In an interview with ABC’s Charlie Gibson Thursday, Sen. John McCain said his “Homeownership Resurgence Plan” to allow the federal government to buy up bad debt from banks and allow people to refinance mortgages they can no longer pay, may require $300 billion in “new money.”
New money, as in, additional to the $700 billion already appropriated by Congress to bailout failing Wall Street firms.
Asked if his mortgage plan would be “new money or part of the $700 billion” already appropriated by Congress for the Wall Street bailout, McCain said, “part of the $700 billion, new money, if necessary.”
“Look,” he continued, “in one day they wiped out $1.2 trillion when it dropped 700 points. And I’m not throwing this money around lightly. But if the housing values continue to go down, there’s no floor. There’s no turnaround here. We all know what was the catalyst for this catastrophe. And that was Fannie and Freddie.”

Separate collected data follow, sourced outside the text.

`config.mk`:
```
export PLATFORM = sky130hd
export DESIGN_NAME = irt_timer_standby
export DESIGN_NICKNAME = d
export VERILOG_FILES = /design/src/core/irt_pkg.sv /design/src/core/irt_timer_standby.sv /design/src/core/irt_carrier.sv
export VERILOG_INCLUDE_DIRS = /design/src /design/src/core
export SDC_FILE = /design/constraint.sdc
export NUM_CORES = 1
export LEC_CHECK = 0
export BUFFER_PORTS_ARGS = -buffer_cell sky130_fd_sc_hd__clkbuf_2
export CAP_MARGIN = 0
export CORE_ASPECT_RATIO = 0.8
export CORE_MARGIN = 2
export CORE_UTILIZATION = 55
export CTS_BUF_LIST = sky130_fd_sc_hd__clkbuf_16
export DETAILED_ROUTE_END_ITERATION = 8
export GPL_TIMING_DRIVEN = 0
export PLACE_DENSITY = 0.78
export SYNTH_ARGS = -nofsm -noshare
export SYNTH_HDL_FRONTEND = slang
export SYNTH_SLANG_ARGS = --single-unit
```
`constraint.sdc`:
```
create_clock -name i_clk -period 6.7 [get_ports i_clk]
set_input_delay 1.34 -clock i_clk [delete_from_list [all_inputs] [get_ports i_clk]]
set_output_delay 1.34 -clock i_clk [all_outputs]
set_load 0.01 [all_outputs]
```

McCain’s plan, announced Tuesday at the presidential debate in Nashville, has come under criticism for putting taxpayers on the hook for bad loans made by banks.

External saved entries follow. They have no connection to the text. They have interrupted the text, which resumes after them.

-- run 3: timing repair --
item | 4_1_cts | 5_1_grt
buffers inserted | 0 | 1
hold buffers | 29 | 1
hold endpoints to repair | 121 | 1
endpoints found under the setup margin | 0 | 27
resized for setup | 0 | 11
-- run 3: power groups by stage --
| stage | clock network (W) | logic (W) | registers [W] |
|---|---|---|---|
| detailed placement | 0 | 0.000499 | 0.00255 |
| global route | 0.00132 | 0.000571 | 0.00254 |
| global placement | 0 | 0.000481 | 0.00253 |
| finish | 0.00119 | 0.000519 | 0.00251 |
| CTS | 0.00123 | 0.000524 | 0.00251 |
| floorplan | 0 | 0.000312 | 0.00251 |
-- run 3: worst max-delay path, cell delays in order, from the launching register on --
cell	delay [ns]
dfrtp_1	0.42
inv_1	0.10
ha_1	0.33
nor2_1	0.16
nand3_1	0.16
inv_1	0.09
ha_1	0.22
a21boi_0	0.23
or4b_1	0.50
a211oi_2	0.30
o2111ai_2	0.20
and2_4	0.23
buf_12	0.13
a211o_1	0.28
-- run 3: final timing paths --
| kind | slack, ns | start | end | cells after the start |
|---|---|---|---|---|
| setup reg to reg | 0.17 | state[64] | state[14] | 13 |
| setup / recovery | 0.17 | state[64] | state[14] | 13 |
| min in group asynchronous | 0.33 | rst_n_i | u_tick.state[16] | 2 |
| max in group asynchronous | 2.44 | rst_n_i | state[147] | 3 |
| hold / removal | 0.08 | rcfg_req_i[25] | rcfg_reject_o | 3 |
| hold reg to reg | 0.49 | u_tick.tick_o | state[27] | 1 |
`src/rtl/pg_tree_regs.svh`:
```
// Register offsets, reset values and field positions of the power-good tree masks
//
// Function
// - First mask byte: bit7 ldo_rail_b, bit6 load_switch_a, bits5..0 stepdown_6..1; 0 includes.
// - A mask bit of 1 excludes its source; that source cannot affect the output.
// - Second mask byte: control inputs 5,4,2,1, termination LDO, load_switch_b2, b1, ldo_rail_c.
// - pg_out_a first mask at a4h, reset c2h.
// - pg_out_a second mask at a5h, reset afh.
// - pg_out_d first mask at a6h, reset zero, all included.
// - pg_out_d second mask at a7h, reset zero, all included.
// - Each output has its own readable and writable mask bits.
`ifndef PG_TREE_REGS_SVH
`define PG_TREE_REGS_SVH

// ****************************************************************
// Offsets
// ****************************************************************
`define PG_OFS_A_LOW 8'ha4
`define PG_OFS_A_HIGH 8'ha5
`define PG_OFS_D_LOW 8'ha6
`define PG_OFS_D_HIGH 8'ha7

// ****************************************************************
// Reset values
// ****************************************************************
`define PG_RST_A_LOW 8'hc2
`define PG_RST_A_HIGH 8'haf
`define PG_RST_D_LOW 8'h00
`define PG_RST_D_HIGH 8'h00

// ****************************************************************
// Field positions, low mask byte
// ****************************************************************
`define PG_BIT_LDO_B_EXCLUDE 7
`define PG_BIT_SWITCH_A_EXCLUDE 6
`define PG_BIT_STEPDOWN6_EXCLUDE 5
`define PG_BIT_STEPDOWN1_EXCLUDE 0

// ****************************************************************
// Field positions, high mask byte
// ****************************************************************
`define PG_BIT_CONTROL5_EXCLUDE 7
`define PG_BIT_CONTROL4_EXCLUDE 6
`define PG_BIT_CONTROL2_EXCLUDE 5
`define PG_BIT_CONTROL1_EXCLUDE 4
`define PG_BIT_TERMINATION_EXCLUDE 3
`define PG_BIT_SWITCH_B2_EXCLUDE 2
`define PG_BIT_SWITCH_B1_EXCLUDE 1
`define PG_BIT_LDO_C_EXCLUDE 0

// ****************************************************************
// Widths and constants
// ****************************************************************
`define PG_BYTE_W 8
`define PG_SRC_W 16
`define PG_ALL_EXCLUDED 16'hffff
`define PG_READ_ZERO 8'h00

`endif

```
`src/rtl/pg_tree_pkg.sv`:
```
// Types shared by the power-good tree mask block
`include "pg_tree_regs.svh"
package pg_tree_pkg;

  typedef logic [`PG_BYTE_W-1:0] mask_byte_t;
  typedef logic [`PG_SRC_W-1:0] src_vec_t;

  typedef struct packed {
    src_vec_t sync_first;
    src_vec_t sync_second;
    mask_byte_t a_low;
    mask_byte_t a_high;
    mask_byte_t d_low;
    mask_byte_t d_high;
    logic out_a;
    logic out_d;
    mask_byte_t rdata;
  } pg_state_t;

endpackage : pg_tree_pkg

```
`src/rtl/pg_tree_and.sv`:
```
// AND of one power-good tree with per-source exclusion
`timescale 1ns/1ns
`default_nettype none
module pg_tree_and #(
  parameter int WIDTH = 16
) (
  input wire logic [WIDTH-1:0] src_good, // Synchronised power-good sources
  input wire logic [WIDTH-1:0] exclude,  // 1 removes the source from the tree
  output logic all_good                  // High when every included source is good
);

  if (WIDTH < 1) begin : g_bad_width
    $error("pg_tree_and needs at least one source");
  end

  // An excluded source is forced to good, so a fully masked tree reads good
  assign all_good = &(src_good | exclude);

endmodule : pg_tree_and
`default_nettype wire

```
`src/rtl/power_good_tree_mask.sv`:
```
// Power-good aggregation for pg_out_a and pg_out_d with software masks
`timescale 1ns/1ns
`default_nettype none
`include "pg_tree_regs.svh"
module power_good_tree_mask (
  input wire logic ref_clk,                          // Device clock, 250 MHz
  input wire logic rst_n,                            // Asynchronous reset, active low
  input wire logic pg_stepdown_1,                    // Power good of stepdown_1
  input wire logic pg_stepdown_2,                    // Power good of stepdown_2
  input wire logic pg_stepdown_3,                    // Power good of stepdown_3
  input wire logic pg_stepdown_4,                    // Power good of stepdown_4
  input wire logic pg_stepdown_5,                    // Power good of stepdown_5
  input wire logic pg_stepdown_6,                    // Power good of stepdown_6
  input wire logic pg_load_switch_a,                 // Power good of load_switch_a
  input wire logic pg_ldo_rail_b,                    // Power good of ldo_rail_b
  input wire logic pg_ldo_rail_c,                    // Power good of ldo_rail_c
  input wire logic pg_load_switch_b1,                // Power good of load_switch_b1
  input wire logic pg_load_switch_b2,                // Power good of load_switch_b2
  input wire logic pg_termination_ldo,               // Power good of termination_ldo
  input wire logic control_input_1,                  // Control pin 1 level
  input wire logic control_input_2,                  // Control pin 2 level
  input wire logic control_input_4,                  // Control pin 4 level
  input wire logic control_input_5,                  // Control pin 5 level
  input wire logic [7:0] reg_addr,                   // Register offset from the host interface
  input wire logic reg_wr,                           // Write strobe, one cycle
  input wire pg_tree_pkg::mask_byte_t reg_wdata,     // Write data
  input wire logic reg_rd,                           // Read strobe, one cycle
  output var pg_tree_pkg::mask_byte_t reg_rdata,     // Read data, valid the cycle after reg_rd
  output logic reg_hit,                              // Address is one of the four masks
  output logic pg_out_a,                             // Aggregated power good, output a
  output logic pg_out_d                              // Aggregated power good, output d
);
  import pg_tree_pkg::*;

  // ****************************************************************
  // State
  // ****************************************************************
  pg_state_t state_q;
  pg_state_t state_d;
  src_vec_t raw_src;
  logic good_a;
  logic good_d;
  src_vec_t excl_a;
  src_vec_t excl_d;
  logic hit_a_low;
  logic hit_a_high;
  logic hit_d_low;
  logic hit_d_high;

  // Low byte mirrors the first mask register, high byte the second
  assign raw_src = {control_input_5, control_input_4, control_input_2, control_input_1,
                    pg_termination_ldo, pg_load_switch_b2, pg_load_switch_b1, pg_ldo_rail_c,
                    pg_ldo_rail_b, pg_load_switch_a, pg_stepdown_6, pg_stepdown_5,
                    pg_stepdown_4, pg_stepdown_3, pg_stepdown_2, pg_stepdown_1};

  // Exclusion vectors in source order, taken from next state
  assign excl_a = {state_d.a_high, state_d.a_low};
  assign excl_d = {state_d.d_high, state_d.d_low};

  // ****************************************************************
  // Address decode
  // ****************************************************************
  assign hit_a_low = (reg_addr == `PG_OFS_A_LOW);
  assign hit_a_high = (reg_addr == `PG_OFS_A_HIGH);
  assign hit_d_low = (reg_addr == `PG_OFS_D_LOW);
  assign hit_d_high = (reg_addr == `PG_OFS_D_HIGH);
  assign reg_hit = hit_a_low | hit_a_high | hit_d_low | hit_d_high;

  // ****************************************************************
  // Trees
  // ****************************************************************
  // Sources come from the second sync flop only; reading the first could pass a metastable level
  // Masks come from next state so a write reaches the pin one edge after it, not two
  pg_tree_and #(
    .WIDTH(`PG_SRC_W)
  ) u_tree_a (
    .src_good(state_q.sync_second),
    .exclude(excl_a),
    .all_good(good_a)
  );

  pg_tree_and #(
    .WIDTH(`PG_SRC_W)
  ) u_tree_d (
    .src_good(state_q.sync_second),
    .exclude(excl_d),
    .all_good(good_d)
  );

  // ****************************************************************
  // Next state
  // ****************************************************************
  always_comb begin
    state_d = state_q;
    // Regulator flags and pins are asynchronous to ref_clk
    state_d.sync_first = raw_src;
    state_d.sync_second = state_q.sync_first;
    if (reg_wr) begin
      if (hit_a_low) begin
        state_d.a_low = reg_wdata;
      end
      if (hit_a_high) begin
        state_d.a_high = reg_wdata;
      end
      if (hit_d_low) begin
        state_d.d_low = reg_wdata;
      end
      if (hit_d_high) begin
        state_d.d_high = reg_wdata;
      end
    end
    if (reg_rd) begin
      unique case (1'b1)
        hit_a_low: state_d.rdata = state_q.a_low;
        hit_a_high: state_d.rdata = state_q.a_high;
        hit_d_low: state_d.rdata = state_q.d_low;
        hit_d_high: state_d.rdata = state_q.d_high;
        default: state_d.rdata = `PG_READ_ZERO;
      endcase
    end
    state_d.out_a = good_a;
    state_d.out_d = good_d;
  end

  // ****************************************************************
  // Registers
  // ****************************************************************
  // Outputs reset low: no tree is trusted before the sources are sampled
  always_ff @(posedge ref_clk or negedge rst_n) begin
    if (!rst_n) begin
      state_q.sync_first <= '0;
      state_q.sync_second <= '0;
      state_q.a_low <= `PG_RST_A_LOW;
      state_q.a_high <= `PG_RST_A_HIGH;
      state_q.d_low <= `PG_RST_D_LOW;
      state_q.d_high <= `PG_RST_D_HIGH;
      state_q.out_a <= 1'b0;
      state_q.out_d <= 1'b0;
      state_q.rdata <= `PG_READ_ZERO;
    end else begin
      state_q <= state_d;
    end
  end

  assign pg_out_a = state_q.out_a;
  assign pg_out_d = state_q.out_d;
  assign reg_rdata = state_q.rdata;

  // ****************************************************************
  // Assertions
  // ****************************************************************
  logic seen_edge_q;
  always_ff @(posedge ref_clk or negedge rst_n) begin
    if (!rst_n) begin
      seen_edge_q <= 1'b0;
    end else begin
      seen_edge_q <= 1'b1;
    end
  end

  // One pair per source position: any included low source must pull its output down
  for (genvar b = 0; b < `PG_SRC_W; b++) begin : g_bit_checks

  end
endmodule : power_good_tree_mask
`default_nettype wire

```
$ cat config.mk
export PLATFORM = sky130hd
export DESIGN_NAME = tpo_top
export DESIGN_NICKNAME = d
export VERILOG_FILES = /design/src/rtl/tpo_pkg.sv /design/src/rtl/tpo_pulse_if.sv /design/src/rtl/tpo_top.sv /design/src/rtl/tpo_pulse.sv
export SDC_FILE = /design/constraint.sdc
export NUM_CORES = 1
export LEC_CHECK = 0
export BUFFER_PORTS_ARGS = -buffer_cell sky130_fd_sc_hd__buf_2
export CORE_MARGIN = 10
export CORE_UTILIZATION = 35
export CTS_CLUSTER_SIZE = 16
export DETAILED_ROUTE_END_ITERATION = 7
export GPL_TIMING_DRIVEN = 0
export PLACE_DENSITY = 0.53
export SETUP_SLACK_MARGIN = 0.2
export SYNTH_ARGS = -nofsm -noshare
export SYNTH_HDL_FRONTEND = slang
export SYNTH_SLANG_ARGS = --single-unit
$ cat constraint.sdc
create_clock -name i_mclk -period 14 [get_ports i_mclk]
set_clock_uncertainty 0.15 [all_clocks]
set_input_delay 2.1 -clock i_mclk [delete_from_list [all_inputs] [get_ports i_mclk]]
set_output_delay 2.1 -clock i_mclk [all_outputs]
set_load 0.01 [all_outputs]
$ cat src/rtl/tpo_pkg.sv
// constants and types shared by the timing pulse output design
package tpo_pkg;

   // ********************************************************
   // clock and time
   // ********************************************************
   localparam int unsigned CLK_PERIOD_NS = 10;
   localparam int unsigned NS_PER_SEC    = 1000000000;
   localparam logic [30:0] NS_STEP       = 31'(CLK_PERIOD_NS);
   localparam logic [30:0] NS_SEC        = 31'(NS_PER_SEC);
   localparam logic [30:0] PHASE_MAX     = 31'h7FFF_FFF0;
   // 10 MHz: period and high time in clock cycles
   localparam int unsigned TENM_PERIOD_NS = 100;
   localparam logic [3:0]  TENM_CYC  = 4'(TENM_PERIOD_NS / CLK_PERIOD_NS);
   localparam logic [3:0]  TENM_HIGH = 4'(TENM_PERIOD_NS / CLK_PERIOD_NS / 2);

   // ********************************************************
   // register map (byte addresses)
   // ********************************************************
   localparam logic [7:0] ADDR_CTRL    = 8'h00;
   localparam logic [7:0] ADDR_WIDTH   = 8'h04;
   localparam logic [7:0] ADDR_DELAY   = 8'h08;
   localparam logic [7:0] ADDR_PERIOD  = 8'h0C;
   localparam logic [7:0] ADDR_VALUE   = 8'h10;
   localparam logic [7:0] ADDR_PWIDTH  = 8'h14;
   localparam logic [7:0] ADDR_STATUS  = 8'h18;

   // ctrl write fields
   localparam int CTRL_MODE_LSB = 0;
   localparam int CTRL_INV_BIT  = 3;
   localparam int CTRL_SEL_LSB  = 4;
   // ctrl read layout: bnc at 0, digital at 4
   localparam int CTRL_DIG_LSB  = 4;
   // status fields
   localparam int STAT_EVEN_BIT = 17;
   localparam int STAT_SEEN_BIT = 18;

   localparam logic [1:0] SEL_ALL = 2'h0;
   localparam logic [1:0] SEL_BNC = 2'h1;
   localparam logic [1:0] SEL_DIG = 2'h2;

   // ********************************************************
   // ranges and reset values
   // ********************************************************
   localparam logic [28:0] WIDTH_MIN    = 29'd100;
   localparam logic [28:0] WIDTH_MAX    = 29'd500000000;
   localparam logic [28:0] WIDTH_RST    = 29'd100000000;
   localparam logic [16:0] PERIOD_MIN   = 17'd2;
   localparam logic [16:0] PERIOD_MAX   = 17'd100000;
   localparam logic [16:0] PERIOD_RST   = 17'd2;
   localparam logic [16:0] VALUE_RST    = 17'h0_0000;
   localparam logic [29:0] DELAY_LIMIT  = 30'd500000000;

   typedef enum logic [2:0] {
      MODE_OFF      = 3'h0,
      MODE_LOW      = 3'h1,
      MODE_HIGH     = 3'h2,
      MODE_PPS      = 3'h3,
      MODE_EVEN     = 3'h4,
      MODE_TENM     = 3'h5,
      MODE_PERIODIC = 3'h6
   } tpo_mode_t;

   typedef enum logic {
      PS_IDLE = 1'b0,
      PS_HIGH = 1'b1
   } tpo_pstate_t;

endpackage

$ cat src/rtl/tpo_pulse_if.sv
// carrier between the output logic and a pulse width timer
`timescale 1ns/1ps
interface tpo_pulse_if;
   logic        start;
   logic [28:0] width_ns;
   logic        level;

   modport gen
   (
      input  start,
      input  width_ns,
      output level
   );
   modport user
   (
      output start,
      output width_ns,
      input  level
   );
endinterface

However, The Atlantic’s Marc Ambinder raises the possibility that the plan may already be illegal:
Folks who are much more savvy on the specifics of the Troubled Asset Relief Program (TARP) wonder whether the government’s $700 billion bailout/rescue program expressly prohibits what John McCain now says he wants to do — and that is to have the government buy distressed mortgages at face value from banks and renegotiate their terms with homeowners.
They point me to Section 101e of the law, which requires the Secretary of the Treasury to “take such steps as may be necessary to prevent unjust enrichment of financial institutions participating in a program established under this section”
Here’s the key part…
… “including by preventing the sale of a troubled asset to the Secretary at a higher price than what the seller paid to purchase the asset.” Any loan that is not held by the originator, and the vast majority loans are not, would fall under this provision.”

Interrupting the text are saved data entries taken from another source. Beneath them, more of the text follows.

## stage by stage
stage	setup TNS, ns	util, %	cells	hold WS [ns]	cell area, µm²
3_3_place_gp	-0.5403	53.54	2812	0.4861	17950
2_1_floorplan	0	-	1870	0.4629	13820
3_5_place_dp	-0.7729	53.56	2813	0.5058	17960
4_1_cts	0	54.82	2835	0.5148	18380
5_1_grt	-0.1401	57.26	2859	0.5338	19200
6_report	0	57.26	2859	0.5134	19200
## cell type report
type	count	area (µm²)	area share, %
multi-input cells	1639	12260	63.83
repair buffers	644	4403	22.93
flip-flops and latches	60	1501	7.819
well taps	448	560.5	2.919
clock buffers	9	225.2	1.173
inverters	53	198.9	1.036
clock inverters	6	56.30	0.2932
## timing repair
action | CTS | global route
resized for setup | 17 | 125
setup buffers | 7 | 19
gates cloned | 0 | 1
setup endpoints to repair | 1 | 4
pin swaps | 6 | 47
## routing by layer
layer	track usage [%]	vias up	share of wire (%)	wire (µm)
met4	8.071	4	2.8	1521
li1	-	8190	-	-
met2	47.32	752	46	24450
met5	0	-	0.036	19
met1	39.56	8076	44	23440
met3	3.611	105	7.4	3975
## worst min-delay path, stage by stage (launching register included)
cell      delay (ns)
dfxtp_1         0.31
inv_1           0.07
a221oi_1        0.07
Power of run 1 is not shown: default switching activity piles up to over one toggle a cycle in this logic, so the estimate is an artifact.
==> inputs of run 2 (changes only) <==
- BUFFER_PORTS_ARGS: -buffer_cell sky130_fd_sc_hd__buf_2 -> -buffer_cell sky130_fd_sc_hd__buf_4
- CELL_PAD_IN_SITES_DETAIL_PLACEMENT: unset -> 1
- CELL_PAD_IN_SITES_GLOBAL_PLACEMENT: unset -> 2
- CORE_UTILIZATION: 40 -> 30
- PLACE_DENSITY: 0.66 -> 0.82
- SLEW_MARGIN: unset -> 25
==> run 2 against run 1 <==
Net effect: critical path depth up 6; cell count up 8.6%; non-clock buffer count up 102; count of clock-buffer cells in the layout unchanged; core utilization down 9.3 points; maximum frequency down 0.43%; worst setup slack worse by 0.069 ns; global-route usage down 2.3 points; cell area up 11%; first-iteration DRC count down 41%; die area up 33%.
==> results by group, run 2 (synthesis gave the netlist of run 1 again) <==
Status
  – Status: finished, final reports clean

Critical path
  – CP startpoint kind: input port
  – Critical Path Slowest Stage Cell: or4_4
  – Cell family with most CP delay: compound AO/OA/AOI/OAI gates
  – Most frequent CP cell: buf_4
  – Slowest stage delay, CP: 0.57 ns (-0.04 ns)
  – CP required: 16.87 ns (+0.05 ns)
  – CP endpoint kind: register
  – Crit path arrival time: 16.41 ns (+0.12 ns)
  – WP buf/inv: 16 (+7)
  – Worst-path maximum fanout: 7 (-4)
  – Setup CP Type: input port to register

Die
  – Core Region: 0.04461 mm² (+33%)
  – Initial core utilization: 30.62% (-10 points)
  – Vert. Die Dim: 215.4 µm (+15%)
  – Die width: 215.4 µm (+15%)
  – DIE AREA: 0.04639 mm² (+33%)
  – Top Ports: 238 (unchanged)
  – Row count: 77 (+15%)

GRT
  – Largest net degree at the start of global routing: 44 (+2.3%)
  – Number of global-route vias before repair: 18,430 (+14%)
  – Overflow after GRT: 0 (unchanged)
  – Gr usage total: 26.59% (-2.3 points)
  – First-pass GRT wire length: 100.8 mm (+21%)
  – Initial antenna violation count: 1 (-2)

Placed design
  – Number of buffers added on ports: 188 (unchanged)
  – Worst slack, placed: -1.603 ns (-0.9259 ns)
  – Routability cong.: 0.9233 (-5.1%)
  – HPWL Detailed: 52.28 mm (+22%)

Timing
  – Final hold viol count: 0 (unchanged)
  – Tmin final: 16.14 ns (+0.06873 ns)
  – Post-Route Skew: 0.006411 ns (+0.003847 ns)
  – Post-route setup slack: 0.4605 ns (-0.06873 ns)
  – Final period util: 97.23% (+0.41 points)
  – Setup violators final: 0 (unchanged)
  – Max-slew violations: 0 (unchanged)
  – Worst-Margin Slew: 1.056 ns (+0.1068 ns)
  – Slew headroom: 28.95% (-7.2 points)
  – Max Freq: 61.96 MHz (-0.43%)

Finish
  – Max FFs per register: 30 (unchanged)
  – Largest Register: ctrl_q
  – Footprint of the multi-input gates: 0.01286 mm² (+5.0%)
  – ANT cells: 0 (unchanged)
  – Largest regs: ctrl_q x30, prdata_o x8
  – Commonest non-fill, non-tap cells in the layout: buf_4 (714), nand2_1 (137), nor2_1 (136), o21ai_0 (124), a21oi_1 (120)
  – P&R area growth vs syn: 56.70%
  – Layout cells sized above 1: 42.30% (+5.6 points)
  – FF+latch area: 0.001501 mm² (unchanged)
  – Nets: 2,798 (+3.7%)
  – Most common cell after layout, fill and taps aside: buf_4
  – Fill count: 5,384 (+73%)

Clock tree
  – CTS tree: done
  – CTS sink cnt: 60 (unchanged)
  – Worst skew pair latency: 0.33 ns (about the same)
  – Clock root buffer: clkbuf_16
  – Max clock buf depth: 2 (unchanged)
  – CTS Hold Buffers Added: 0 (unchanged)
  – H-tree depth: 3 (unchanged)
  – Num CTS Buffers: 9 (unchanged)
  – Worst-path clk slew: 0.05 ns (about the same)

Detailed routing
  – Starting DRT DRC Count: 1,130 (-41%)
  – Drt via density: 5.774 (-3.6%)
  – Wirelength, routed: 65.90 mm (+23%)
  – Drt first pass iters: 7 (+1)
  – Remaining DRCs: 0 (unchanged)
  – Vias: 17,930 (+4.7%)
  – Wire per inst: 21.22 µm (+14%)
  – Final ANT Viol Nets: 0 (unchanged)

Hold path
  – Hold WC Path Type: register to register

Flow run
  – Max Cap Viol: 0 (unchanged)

So — if the bank gave you a 100 dollar loan…. and sold it for 80 bucks last year, and it’s trading at 50 dollars now, the law prohibits the government from buying it at $100 — face value — because that would “unjustly enrich” the entity which purchased the mortgage from the bank.
Under TARP, the government wouldn’t be able to buy it for more than $80… which isn’t face value.
So if they buy it at face value, wouldn’t they violate the law?
If this is the case, it could be back to the economic drawing board for McCain. It’s no secret the financial crisis is killing him in the polls.
If the “William Ayers”-strategy of diverting attention from the nation’s economic woes turns out to be the non-starter that it appears to be, McCain has 25 days and counting to start connecting with voters on the issues that really matter to them — like remaining their homes and being able to retire.
If he can’t do that, he can probably kiss the presidency good-bye.